The nature of the electron donor is very dependent on the structure of the enzyme.

• For example, horseradish peroxidase can use a variety of organic compounds as electron donors and acceptors. Horseradish peroxidase has an accessible active site, and many compounds can reach the site of the reaction.
• Because there is a very closed active site, for an enzyme such as cytochrome c peroxidase, the compounds that donate electrons are very specific, .

While the exact mechanisms have yet to be elucidated, peroxidases are known to play a part in increasing a plant's defenses against pathogens. Peroxidases are sometimes used as histological marker. Cytochrome c peroxidase is used as a soluble, easily purified model for cytochrome c oxidase.

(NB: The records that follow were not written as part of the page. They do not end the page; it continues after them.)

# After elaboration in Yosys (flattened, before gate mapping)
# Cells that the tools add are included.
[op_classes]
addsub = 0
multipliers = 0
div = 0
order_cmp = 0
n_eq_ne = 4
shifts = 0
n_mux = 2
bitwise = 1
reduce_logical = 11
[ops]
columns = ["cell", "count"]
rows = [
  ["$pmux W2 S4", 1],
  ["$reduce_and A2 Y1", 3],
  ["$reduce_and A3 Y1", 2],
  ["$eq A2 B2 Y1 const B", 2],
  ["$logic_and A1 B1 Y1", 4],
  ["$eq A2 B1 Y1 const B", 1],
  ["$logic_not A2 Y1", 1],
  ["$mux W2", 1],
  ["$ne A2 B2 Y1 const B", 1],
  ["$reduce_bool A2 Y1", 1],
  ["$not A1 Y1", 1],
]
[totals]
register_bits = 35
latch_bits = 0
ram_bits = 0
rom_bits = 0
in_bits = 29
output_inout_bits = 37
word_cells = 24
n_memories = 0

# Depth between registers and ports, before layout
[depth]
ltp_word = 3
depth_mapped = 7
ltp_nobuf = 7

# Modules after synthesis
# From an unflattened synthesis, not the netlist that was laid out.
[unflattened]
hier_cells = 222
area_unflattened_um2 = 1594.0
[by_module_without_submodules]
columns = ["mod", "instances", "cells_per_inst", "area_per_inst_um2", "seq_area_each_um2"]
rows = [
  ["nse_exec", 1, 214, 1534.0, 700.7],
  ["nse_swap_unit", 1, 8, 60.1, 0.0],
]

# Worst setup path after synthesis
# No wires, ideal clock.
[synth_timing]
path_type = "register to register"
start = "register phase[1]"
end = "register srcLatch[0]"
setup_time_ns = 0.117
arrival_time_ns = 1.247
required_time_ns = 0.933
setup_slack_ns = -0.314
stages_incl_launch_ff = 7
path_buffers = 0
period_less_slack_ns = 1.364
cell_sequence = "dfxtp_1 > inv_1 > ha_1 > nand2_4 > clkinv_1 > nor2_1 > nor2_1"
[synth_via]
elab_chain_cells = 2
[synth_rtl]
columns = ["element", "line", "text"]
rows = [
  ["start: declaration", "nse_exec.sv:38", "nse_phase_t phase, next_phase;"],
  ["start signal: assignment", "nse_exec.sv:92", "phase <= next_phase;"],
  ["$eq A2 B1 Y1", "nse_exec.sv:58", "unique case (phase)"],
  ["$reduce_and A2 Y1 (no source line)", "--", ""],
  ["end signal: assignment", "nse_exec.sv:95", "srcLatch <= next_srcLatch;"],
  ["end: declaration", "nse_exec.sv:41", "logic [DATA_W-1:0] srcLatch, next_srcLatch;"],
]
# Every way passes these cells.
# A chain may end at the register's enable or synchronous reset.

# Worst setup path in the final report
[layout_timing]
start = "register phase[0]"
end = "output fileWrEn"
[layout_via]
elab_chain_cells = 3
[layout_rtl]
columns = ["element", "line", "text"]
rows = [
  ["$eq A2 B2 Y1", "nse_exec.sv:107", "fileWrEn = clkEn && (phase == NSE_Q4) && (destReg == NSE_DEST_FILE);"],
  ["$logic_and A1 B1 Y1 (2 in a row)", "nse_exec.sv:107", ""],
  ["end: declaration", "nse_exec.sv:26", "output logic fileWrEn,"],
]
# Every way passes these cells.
File: src/rtl/fss_sticky_flags.sv
// vector of sticky flags: set by hardware, cleared by one clear strobe.
// assumes set and clear are synchronous to mclk.
`timescale 1ns/1ps
`default_nettype none
module fss_sticky_flags #(
    parameter int WIDTH = 6,
    parameter logic [WIDTH-1:0] RESET_VALUE = '0
) (
    input wire logic mclk,
    input wire logic reset_n,
    input wire logic [WIDTH-1:0] setIn,
    input wire logic clearAll,
    output logic [WIDTH-1:0] flags
);
    logic [WIDTH-1:0] flags_reg;
    logic [WIDTH-1:0] flags_next;

    // set wins over clear so a fault still present re-asserts at once
    always_comb begin
        flags_next = (clearAll ? '0 : flags_reg) | setIn;
    end

    always_ff @(posedge mclk or negedge reset_n) begin
        if (!reset_n) begin
            flags_reg <= RESET_VALUE;
        end else begin
            flags_reg <= flags_next;
        end
    end

    assign flags = flags_reg;
endmodule // fss_sticky_flags
`default_nettype wire

File: src/rtl/fss_status_regs.sv
// fault status summary: status byte and status word behind command codes.
// assumes the bus transaction layer runs on mclk and the fault detectors do not.
`timescale 1ns/1ps
`default_nettype none
module fss_status_regs (
    input wire logic mclk,
    input wire logic reset_n,
    input wire fss_pkg::fss_fault_s faultIn,
    input wire logic cmdValid,
    input wire logic cmdWrite,
    input wire logic [7:0] cmdCode,
    output logic [15:0] readData,
    output logic readValid,
    output logic [15:0] statusWord
);
    localparam int FW = $bits(fss_pkg::fss_fault_s);
    // power good synchroniser resets to good so the word reads zero
    localparam logic [FW-1:0] SYNC_RESET = FW'(1);

    // synchroniser stages, read answer and status assembly
    fss_pkg::fss_fault_s syncA_reg;
    fss_pkg::fss_fault_s syncB_reg;
    logic [15:0] readData_reg;
    logic [15:0] readData_next;
    logic readValid_reg;
    logic readValid_next;
    logic clearCmd;
    logic readCmd;
    logic [5:0] stickySet;
    logic [5:0] sticky;
    logic [7:0] lowByte;
    logic [7:0] highByte;

    // two-stage synchroniser; only the second stage feeds any logic
    // detail vectors are only summarised bit by bit, so skew between bits
    // delays a summary by a cycle at most; no handshake is needed
    always_ff @(posedge mclk or negedge reset_n) begin
        if (!reset_n) begin
            syncA_reg <= SYNC_RESET;
            syncB_reg <= SYNC_RESET;
        end else begin
            syncA_reg <= faultIn;
            syncB_reg <= syncA_reg;
        end
    end

    // command decode from the transaction layer
    // write codes other than clear fall through with no effect
    assign clearCmd = cmdValid && cmdWrite && (cmdCode == fss_pkg::CMD_CLEAR_FAULTS);
    assign readCmd = cmdValid && !cmdWrite;

    // latched fault causes
    // a cause lasting one synchronised cycle is enough to latch
    always_comb begin
        stickySet = '0;
        stickySet[fss_pkg::STK_BUSY] = syncB_reg.busyFault;
        stickySet[fss_pkg::STK_OV] = syncB_reg.absOvpTrip | syncB_reg.normOvpTrip;
        stickySet[fss_pkg::STK_OC] = syncB_reg.ocShutdown;
        stickySet[fss_pkg::STK_OT] = syncB_reg.otShutdown;
        stickySet[fss_pkg::STK_CML] = syncB_reg.commsFault | syncB_reg.logicFault;
        stickySet[fss_pkg::STK_OTHER] = syncB_reg.otherFault;
    end

    // one shared clear strobe; set wins inside the flag module
    fss_sticky_flags #(
        .WIDTH(fss_pkg::STK_WIDTH),
        .RESET_VALUE(fss_pkg::STICKY_RESET)
    ) fss_sticky_flags_inst (
        .mclk(mclk),
        .reset_n(reset_n),
        .setIn(stickySet),
        .clearAll(clearCmd),
        .flags(sticky)
    );

    // status assembly; summary bits are live since the detail registers latch
    always_comb begin
        lowByte = 8'h00;
        lowByte[fss_pkg::LOW_BUSY] = sticky[fss_pkg::STK_BUSY];
        lowByte[fss_pkg::LOW_OFF] = syncB_reg.notSwitching;
        lowByte[fss_pkg::LOW_OV] = sticky[fss_pkg::STK_OV];
        lowByte[fss_pkg::LOW_OC] = sticky[fss_pkg::STK_OC];
        lowByte[fss_pkg::LOW_UV] = 1'b0;
        lowByte[fss_pkg::LOW_OT] = sticky[fss_pkg::STK_OT];
        lowByte[fss_pkg::LOW_CML] = sticky[fss_pkg::STK_CML];
        lowByte[fss_pkg::LOW_OTHER] = sticky[fss_pkg::STK_OTHER];
        // high byte: live summaries, reserved bits left at zero
        highByte = 8'h00;
        highByte[fss_pkg::HIGH_VOUT] = |syncB_reg.voutDetail;
        highByte[fss_pkg::HIGH_IOUT] = |syncB_reg.ioutDetail;
        highByte[fss_pkg::HIGH_PGOOD_N] = ~syncB_reg.powerGoodOutput;
    end

    assign statusWord = {highByte, lowByte};

    // read answer: data captured in the request cycle, valid one cycle later
    // back-to-back reads are fine; each gets its own answer pulse
    always_comb begin
        readValid_next = readCmd;
        readData_next = readData_reg;
        if (readCmd) begin
            if (cmdCode == fss_pkg::CMD_STATUS_WORD) begin
                readData_next = statusWord;
            end else if (cmdCode == fss_pkg::CMD_STATUS_BYTE) begin
                readData_next = {8'h00, lowByte};
            end else begin
                readData_next = 16'h0000; // other codes belong to other blocks
            end
        end
    end

    // read answer registers
    always_ff @(posedge mclk or negedge reset_n) begin
        if (!reset_n) begin
            readData_reg <= fss_pkg::STATUS_WORD_RESET;
            readValid_reg <= 1'b0;
        end else begin
            readData_reg <= readData_next;
            readValid_reg <= readValid_next;
        end
    end

    // answer outputs come straight from flops
    assign readData = readData_reg;
    assign readValid = readValid_reg;
endmodule // fss_status_regs
`default_nettype wire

The glutathione peroxidase family consists of 8 known human isoforms. Glutathione peroxidases use glutathione as an electron donor and are active with both hydrogen peroxide and organic hydroperoxide substrates. Gpx1, Gpx2, Gpx3, and Gpx4 have been shown to be selenium-containing enzymes, whereas Gpx6 is a selenoprotein in humans with cysteine-containing homologues in rodents.

Amyloid beta, when bound to heme, has been shown to have peroxidase activity.

A typical group of peroxidases are the haloperoxidases. This group is able to form reactive halogen species and, as a result, natural organohalogen substances.

A majority of peroxidase protein sequences can be found in the PeroxiBase database.